Microsoft tried this … seems to be working out for them … not.
But they saved themselves a whopping $10,000. It’s not like AMD has that kind of money to throw around.
What a stupid expectation. A company with a market cap of 700 billion can’t just throw 10.000 bucks around. Ya’ll need to think of the sustainability of the company.
They really do be stepping over dollars to pick up pennies.
Or in this case, to save them.
I swear, AMD and Microsoft are two brain cells competing for third place
Fuuuuuck. I guess I’m switching back to Intel. I really don’t want to give money to NVidia, þough.
All tech companies suck at some level. I choose AMD cause I’ve had good experiences with their products. Not for any moral reasons. There is no moral consumerism when it comes to silicone. So just choose what you like and try not to think too hard about it.
That’s the dumbest reason why. Intel is a shitty company
AMD seems to be trying hard to catch up in þat area.
Nvidia has a large, multibillion dollar stake in Intel. Additionally, the federal government has a 10% stake in Intel.

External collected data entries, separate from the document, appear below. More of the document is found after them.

**src/rtl/tama_pkg.sv**
```systemverilog
// Shared definitions for the pet front-end and the stats block: action indices,
// action bus width and the action-selector FSM state type.
package tama_pkg;

  localparam int ACTION_W  = 8;
  localparam int NUM_STATS = 6;

  localparam logic [2:0] ACT_HUNGER  = 3'd0;
  localparam logic [2:0] ACT_HAPPY   = 3'd1;
  localparam logic [2:0] ACT_HEALTH  = 3'd2;
  localparam logic [2:0] ACT_HYGIENE = 3'd3;
  localparam logic [2:0] ACT_ENERGY  = 3'd4;
  localparam logic [2:0] ACT_SOCIAL  = 3'd5;

  typedef enum logic [1:0] {
    IDLE     = 2'd0,
    SELECT   = 2'd1,
    ISSUE    = 2'd2,
    COOLDOWN = 2'd3
  } action_state_t;

endpackage

```
**src/rtl/btn_debounce.sv**
```systemverilog
// One raw push-button: 2-flop synchroniser, stable-count debounce and a
// registered one-cycle press pulse on each accepted 0->1 level change.
module btn_debounce #(
  parameter int DEBOUNCE_CYCLES = 270000
) (
  input  logic clk,
  input  logic reset,
  input  logic btn_raw,
  output logic press
);

  localparam int CNT_W = (DEBOUNCE_CYCLES > 1) ? $clog2(DEBOUNCE_CYCLES) : 1;
  localparam logic [CNT_W-1:0] CNT_LAST = CNT_W'(DEBOUNCE_CYCLES - 1);

  logic             sync1_q, sync1_d;
  logic             sync2_q, sync2_d;
  logic             level_q, level_d;
  logic             level_prev_q, level_prev_d;
  logic             press_q, press_d;
  logic [CNT_W-1:0] cnt_q, cnt_d;

  always_comb begin
    sync1_d      = btn_raw;
    sync2_d      = sync1_q;
    level_d      = level_q;
    cnt_d        = '0;
    level_prev_d = level_q;
    press_d      = level_q & ~level_prev_q;
    // Any cycle where the synchronised level agrees with the accepted one restarts the count.
    if (sync2_q != level_q) begin
      if (cnt_q == CNT_LAST) begin
        level_d = sync2_q;
      end else begin
        cnt_d = cnt_q + CNT_W'(1);
      end
    end
  end

  always_ff @(posedge clk or posedge reset) begin
    if (reset) begin
      sync1_q      <= 1'b0;
      sync2_q      <= 1'b0;
      level_q      <= 1'b0;
      level_prev_q <= 1'b0;
      press_q      <= 1'b0;
      cnt_q        <= '0;
    end else begin
      sync1_q      <= sync1_d;
      sync2_q      <= sync2_d;
      level_q      <= level_d;
      level_prev_q <= level_prev_d;
      press_q      <= press_d;
      cnt_q        <= cnt_d;
    end
  end

  assign press = press_q;

endmodule

```
**src/rtl/tama_action_ctrl.sv**
```systemverilog
// Menu-driven action selector: three conditioned buttons drive a cursor over the
// stats, and an accepted selection fires one registered action pulse then cools down.
module tama_action_ctrl
  import tama_pkg::*;
#(
  parameter int DEBOUNCE_CYCLES     = 270000,
  parameter int COOLDOWN_CYCLES     = 27000000,
  parameter int MENU_TIMEOUT_CYCLES = 135000000,
  parameter int NUM_ACTIONS         = 6
) (
  input  logic                clk,
  input  logic                reset,
  input  logic                btn_next,
  input  logic                btn_ok,
  input  logic                btn_cancel,
  output logic [ACTION_W-1:0] action_pulse,
  output logic [2:0]          cursor,
  output logic                menu_open,
  output logic                busy
);

  localparam int CD_W = (COOLDOWN_CYCLES > 1) ? $clog2(COOLDOWN_CYCLES) : 1;
  localparam int TO_W = (MENU_TIMEOUT_CYCLES > 1) ? $clog2(MENU_TIMEOUT_CYCLES) : 1;
  localparam logic [CD_W-1:0]     CD_LAST     = CD_W'(COOLDOWN_CYCLES - 1);
  localparam logic [TO_W-1:0]     TO_LAST     = TO_W'(MENU_TIMEOUT_CYCLES - 1);
  localparam logic [2:0]          CURSOR_LAST = 3'(NUM_ACTIONS - 1);
  localparam logic [ACTION_W-1:0] ACTION_MASK = ACTION_W'((1 << NUM_ACTIONS) - 1);

  logic press_next, press_ok, press_cancel;
  logic ev_next, ev_ok, ev_cancel;

  action_state_t       state_q, state_d;
  logic [2:0]          cursor_q, cursor_d;
  logic [CD_W-1:0]     cd_cnt_q, cd_cnt_d;
  logic [TO_W-1:0]     to_cnt_q, to_cnt_d;
  logic [ACTION_W-1:0] action_pulse_q, action_pulse_d;
  logic                menu_open_q, menu_open_d;
  logic                busy_q, busy_d;

  btn_debounce #(.DEBOUNCE_CYCLES(DEBOUNCE_CYCLES)) u_next (
    .clk(clk), .reset(reset), .btn_raw(btn_next), .press(press_next)
  );
  btn_debounce #(.DEBOUNCE_CYCLES(DEBOUNCE_CYCLES)) u_ok (
    .clk(clk), .reset(reset), .btn_raw(btn_ok), .press(press_ok)
  );
  btn_debounce #(.DEBOUNCE_CYCLES(DEBOUNCE_CYCLES)) u_cancel (
    .clk(clk), .reset(reset), .btn_raw(btn_cancel), .press(press_cancel)
  );

  // Only the highest-priority event of a cycle survives: cancel > ok > next.
  assign ev_cancel = press_cancel;
  assign ev_ok     = press_ok & ~press_cancel;
  assign ev_next   = press_next & ~press_ok & ~press_cancel;

  always_comb begin
    state_d  = state_q;
    cursor_d = cursor_q;
    cd_cnt_d = '0;
    to_cnt_d = '0;
    case (state_q)
      IDLE: begin
        if (ev_ok || ev_next) begin
          state_d  = SELECT;
          cursor_d = 3'd0;
        end
      end
      SELECT: begin
        if (ev_cancel) begin
          state_d = IDLE;
        end else if (ev_ok) begin
          state_d = ISSUE;
        end else if (ev_next) begin
          cursor_d = (cursor_q == CURSOR_LAST) ? 3'd0 : cursor_q + 3'd1;
        end else if (to_cnt_q == TO_LAST) begin
          state_d = IDLE;
        end else begin
          to_cnt_d = to_cnt_q + TO_W'(1);
        end
      end
      ISSUE: begin
        state_d = COOLDOWN;
      end
      COOLDOWN: begin
        // Events arriving here are simply not looked at, so nothing queues up.
        if (cd_cnt_q == CD_LAST) begin
          state_d = IDLE;
        end else begin
          cd_cnt_d = cd_cnt_q + CD_W'(1);
        end
      end
      default: begin
        state_d = IDLE;
      end
    endcase
  end

  // Outputs are decoded from the next state so they line up with the state register.
  always_comb begin
    action_pulse_d = '0;
    if (state_d == ISSUE) begin
      action_pulse_d = (ACTION_W'(1) << cursor_d) & ACTION_MASK;
    end
    menu_open_d = (state_d == SELECT);
    busy_d      = (state_d == ISSUE) || (state_d == COOLDOWN);
  end

  always_ff @(posedge clk or posedge reset) begin
    if (reset) begin
      state_q        <= IDLE;
      cursor_q       <= 3'd0;
      cd_cnt_q       <= '0;
      to_cnt_q       <= '0;
      action_pulse_q <= '0;
      menu_open_q    <= 1'b0;
      busy_q         <= 1'b0;
    end else begin
      state_q        <= state_d;
      cursor_q       <= cursor_d;
      cd_cnt_q       <= cd_cnt_d;
      to_cnt_q       <= to_cnt_d;
      action_pulse_q <= action_pulse_d;
      menu_open_q    <= menu_open_d;
      busy_q         <= busy_d;
    end
  end

  assign action_pulse = action_pulse_q;
  assign cursor       = cursor_q;
  assign menu_open    = menu_open_q;
  assign busy         = busy_q;

endmodule

```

Oh, yeah. I forgot about Trump’s graft project. Well, hopefully it won’t be too long before a RISCV CPU becomes a viable alternative, but I’m not too optimistic. My experience wiþ ARM64 is þat a lot of software still isn’t available and doesn’t compile for it, and RISCV is so far behind. Even if it catches up to ARM in speed (much less AMD64), it’s going to be forever before þe cornucopia of FOSS catches up.